## [Problem statement]
Where the word "error" occurs in a line of the data, return the whole line.

## [Record set]
===== src/design/cfi_table_if.sv =====
/*
 * Carrier between the controller and the table memory: a write port
 * that stores each query word as it is captured and a read port.
 * Assumes both ends run on the core clock.
 */
`timescale 1ns/1ps
interface cfi_table_if;
    logic        wr_en;
    logic [5:0]  wr_idx;
    logic [15:0] wr_data;
    logic [5:0]  rd_idx;
    logic [15:0] rd_data;
    modport ctrl (output wr_en, output wr_idx, output wr_data,
                  output rd_idx, input rd_data);
    modport mem  (input wr_en, input wr_idx, input wr_data,
                  input rd_idx, output rd_data);
endinterface


===== src/design/cfi_table_mem.sv =====
/*
 * Small memory that keeps the captured query table, one word per entry.
 * Assumes synchronous writes and a registered read port.
 */
`timescale 1ns/1ps
module cfi_table_mem
    import cfi_host_pkg::*;
(
    input  wire logic core_clk_in,
    cfi_table_if.mem  tbl
);
    logic [15:0] mem_reg [0:63];
    logic [15:0] rd_reg;

    // Store captured entries, registered read keeps timing clean
    always_ff @(posedge core_clk_in) begin
        if (tbl.wr_en) begin
            mem_reg[tbl.wr_idx] <= tbl.wr_data;
        end
        rd_reg <= mem_reg[tbl.rd_idx];
    end
    assign tbl.rd_data = rd_reg;
endmodule // cfi_table_mem


===== src/design/cfi_query_host.sv =====
/*
 * Host controller that drives a parallel NOR flash through its pins:
 * it writes the query command, walks the query table from 10h to 3Ch,
 * stores every word and then writes the reset command.
 * Assumes the flash data bus reaches this clock domain asynchronously,
 * so returned data passes two flip-flops before it is sampled.
 */
`timescale 1ns/1ps
`include "cfi_host_defs.svh"
module cfi_query_host
    import cfi_host_pkg::*;
#(
    parameter int STROBE_CYCLES = `STROBE_CYC
)(
    input  wire logic        core_clk_in,
    input  wire logic        nrst_in,
    input  wire logic        start_in,
    input  wire logic        byte_mode_in,
    input  wire logic        from_autoselect_in,
    input  wire logic [5:0]  rd_idx_in,
    input  wire logic [15:0] dq_in,
    output logic      [15:0] dq_out,
    output logic             dq_oe_n_out,
    output logic      [19:0] addr_out,
    output logic             ce_n_out,
    output logic             oe_n_out,
    output logic             we_n_out,
    output logic             busy_out,
    output logic             done_out,
    output logic             mode_ok_out,
    output logic      [15:0] rd_data_out
);
    host_state_t state_reg;
    host_state_t state_next;
    logic [3:0]  cnt_reg;
    logic [5:0]  idx_reg;
    logic [15:0] dq_s1_reg;
    logic [15:0] dq_s2_reg;
    logic        phase_end;
    logic        auto_reg;
    logic        sig_ok_reg;

    cfi_table_if tbl ();

    cfi_table_mem u_mem (
        .core_clk_in (core_clk_in),
        .tbl         (tbl)
    );

    assign phase_end = (cnt_reg == 4'(STROBE_CYCLES + 1));

    // Two-stage capture of the asynchronous data bus
    always_ff @(posedge core_clk_in) begin
        dq_s1_reg <= dq_in;
        dq_s2_reg <= dq_s1_reg;
    end

    // Next state along the Gray path idle-write-read-next-reset-done
    always_comb begin
        state_next = state_reg;
        unique case (state_reg)
            ST_IDLE:  if (start_in) state_next = ST_WRITE;
            ST_WRITE: if (phase_end) state_next = ST_READ;
            ST_READ:  if (phase_end) state_next = ST_NEXT;
            ST_NEXT:  state_next = (idx_reg == `QUERY_LAST) ?
                                   ST_RSET : ST_READ;
            ST_RSET:  if (phase_end) state_next = ST_DONE;
            ST_DONE:  state_next = ST_IDLE;
            // The two spare codes can only come from an upset: go idle
            default:  state_next = ST_IDLE;
        endcase
    end

    always_ff @(posedge core_clk_in) begin
        if (!nrst_in) begin
            state_reg <= ST_IDLE;
        end else begin
            state_reg <= state_next;
        end
    end

    // Phase counter; the extra cycles cover the data synchroniser
    always_ff @(posedge core_clk_in) begin
        if (!nrst_in || state_reg != state_next || state_reg == ST_NEXT) begin
            cnt_reg <= 4'h0;
        end else if (state_reg != ST_IDLE && state_reg != ST_DONE) begin
            cnt_reg <= cnt_reg + 4'h1;
        end
    end

    // Table index walks 10h..3Ch
    always_ff @(posedge core_clk_in) begin
        if (!nrst_in || state_reg == ST_IDLE) begin
            idx_reg <= `QUERY_FIRST;
        end else if (state_reg == ST_NEXT) begin
            idx_reg <= idx_reg + 6'h01;
        end
    end

    // Remember whether the device came from autoselect; no status output reads the flag
    always_ff @(posedge core_clk_in) begin
        if (!nrst_in) begin
            auto_reg <= 1'b0;
        end else if (state_reg == ST_IDLE && start_in) begin
            auto_reg <= from_autoselect_in;
        end
    end

    // Bus pins; write pulse is low for the first STROBE_CYCLES phase cycles, high for the last two
    always_ff @(posedge core_clk_in) begin
        if (!nrst_in) begin
            addr_out    <= 20'h00000;
            dq_out      <= 16'h0000;
            dq_oe_n_out <= 1'b1;
            ce_n_out    <= 1'b1;
            oe_n_out    <= 1'b1;
            we_n_out    <= 1'b1;
        end else begin
            unique case (state_next)
                ST_WRITE: begin
                    // Query command at the mode-dependent address
                    addr_out    <= byte_mode_in ? `ADDR_QUERY_BYTE
                                                : `ADDR_QUERY_WORD;
                    dq_out      <= `CMD_QUERY;
                    dq_oe_n_out <= 1'b0;
                    ce_n_out    <= 1'b0;
                    oe_n_out    <= 1'b1;
                    we_n_out    <= (cnt_reg >= 4'(STROBE_CYCLES - 1));
                end
                ST_RSET: begin
                    addr_out    <= `ADDR_RESET;
                    dq_out      <= `CMD_RESET;
                    dq_oe_n_out <= 1'b0;
                    ce_n_out    <= 1'b0;
                    oe_n_out    <= 1'b1;
                    we_n_out    <= (cnt_reg >= 4'(STROBE_CYCLES - 1));
                end
                ST_READ, ST_NEXT: begin
                    // Upper word address bits held zero; byte mode doubles
                    addr_out    <= byte_mode_in ?
                                   {13'h0, idx_reg, 1'b0} :
                                   {14'h0, idx_reg};
                    dq_oe_n_out <= 1'b1;
                    ce_n_out    <= 1'b0;
                    oe_n_out    <= 1'b0;
                    we_n_out    <= 1'b1;
                end
                default: begin
                    dq_oe_n_out <= 1'b1;
                    ce_n_out    <= 1'b1;
                    oe_n_out    <= 1'b1;
                    we_n_out    <= 1'b1;
                end
            endcase
        end
    end

    // Store each entry at the end of its read phase; byte mode masks high
    assign tbl.wr_en   = (state_reg == ST_READ) && phase_end;
    assign tbl.wr_idx  = idx_reg;
    assign tbl.wr_data = byte_mode_in ? {8'h00, dq_s2_reg[7:0]}
                                      : dq_s2_reg;
    assign tbl.rd_idx  = rd_idx_in;

    // Check the identification string; a mismatch means the command
    // was refused and the device stayed in array read
    always_ff @(posedge core_clk_in) begin
        if (!nrst_in || (state_reg == ST_IDLE && start_in)) begin
            sig_ok_reg <= 1'b1;
        end else if (tbl.wr_en) begin
            if ((idx_reg == 6'h10 && tbl.wr_data != 16'h0051) ||
                (idx_reg == 6'h11 && tbl.wr_data != 16'h0052) ||
                (idx_reg == 6'h12 && tbl.wr_data != 16'h0059)) begin
                sig_ok_reg <= 1'b0;
            end
        end
    end

    // Status outputs
    always_ff @(posedge core_clk_in) begin
        if (!nrst_in) begin
            busy_out    <= 1'b0;
            done_out    <= 1'b0;
            mode_ok_out <= 1'b0;
            rd_data_out <= 16'h0000;
        end else begin
            busy_out    <= (state_next != ST_IDLE && state_next != ST_DONE);
            done_out    <= (state_next == ST_DONE);
            mode_ok_out <= (state_next == ST_DONE) ? sig_ok_reg : mode_ok_out;
            rd_data_out <= tbl.rd_data;
        end
    end

    // Command strobe is never active together with output enable
    property p_no_contention;
        @(posedge core_clk_in) disable iff (!nrst_in)
        !(!we_n_out && !oe_n_out);
    endproperty
    a_no_contention: assert property (p_no_contention)
        else $error("write and read strobes both active");

    property p_query_addr;
        @(posedge core_clk_in) disable iff (!nrst_in)
        (!we_n_out && dq_out == `CMD_QUERY) |->
        (addr_out == (byte_mode_in ? `ADDR_QUERY_BYTE : `ADDR_QUERY_WORD));
    endproperty
    a_query_addr: assert property (p_query_addr)
        else $error("query command at wrong address");

    property p_upper_zero;
        @(posedge core_clk_in) disable iff (!nrst_in)
        (!oe_n_out && !byte_mode_in) |-> (addr_out[19:7] == 13'h0000);
    endproperty
    a_upper_zero: assert property (p_upper_zero)
        else $error("upper address bits not zero in query read");

    property p_reset_before_done;
        @(posedge core_clk_in) disable iff (!nrst_in)
        $rose(done_out) |-> $past(dq_out, 2) == `CMD_RESET;
    endproperty
    a_reset_before_done: assert property (p_reset_before_done)
        else $error("done without reset command");

    property p_byte_addr_even;
        @(posedge core_clk_in) disable iff (!nrst_in)
        (!oe_n_out && byte_mode_in) |-> (addr_out[0] == 1'b0);
    endproperty
    a_byte_addr_even: assert property (p_byte_addr_even)
        else $error("odd byte address in query read");

    property p_byte_high_zero;
        @(posedge core_clk_in) disable iff (!nrst_in)
        (tbl.wr_en && byte_mode_in) |-> (tbl.wr_data[15:8] == 8'h00);
    endproperty
    a_byte_high_zero: assert property (p_byte_high_zero)
        else $error("high byte stored in byte mode");

    property p_walk_range;
        @(posedge core_clk_in) disable iff (!nrst_in)
        tbl.wr_en |-> (idx_reg >= `QUERY_FIRST && idx_reg <= `QUERY_LAST);
    endproperty
    a_walk_range: assert property (p_walk_range)
        else $error("entry outside the query table");

    property p_done_pulse;
        @(posedge core_clk_in) disable iff (!nrst_in)
        done_out |=> !done_out ##1 !busy_out;
    endproperty
    a_done_pulse: assert property (p_done_pulse)
        else $error("done not a single pulse");
endmodule // cfi_query_host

## [Written solution]
        else $error("write and read strobes both active");
        else $error("query command at wrong address");
        else $error("upper address bits not zero in query read");
        else $error("done without reset command");
        else $error("odd byte address in query read");
        else $error("high byte stored in byte mode");
        else $error("entry outside the query table");
        else $error("done not a single pulse");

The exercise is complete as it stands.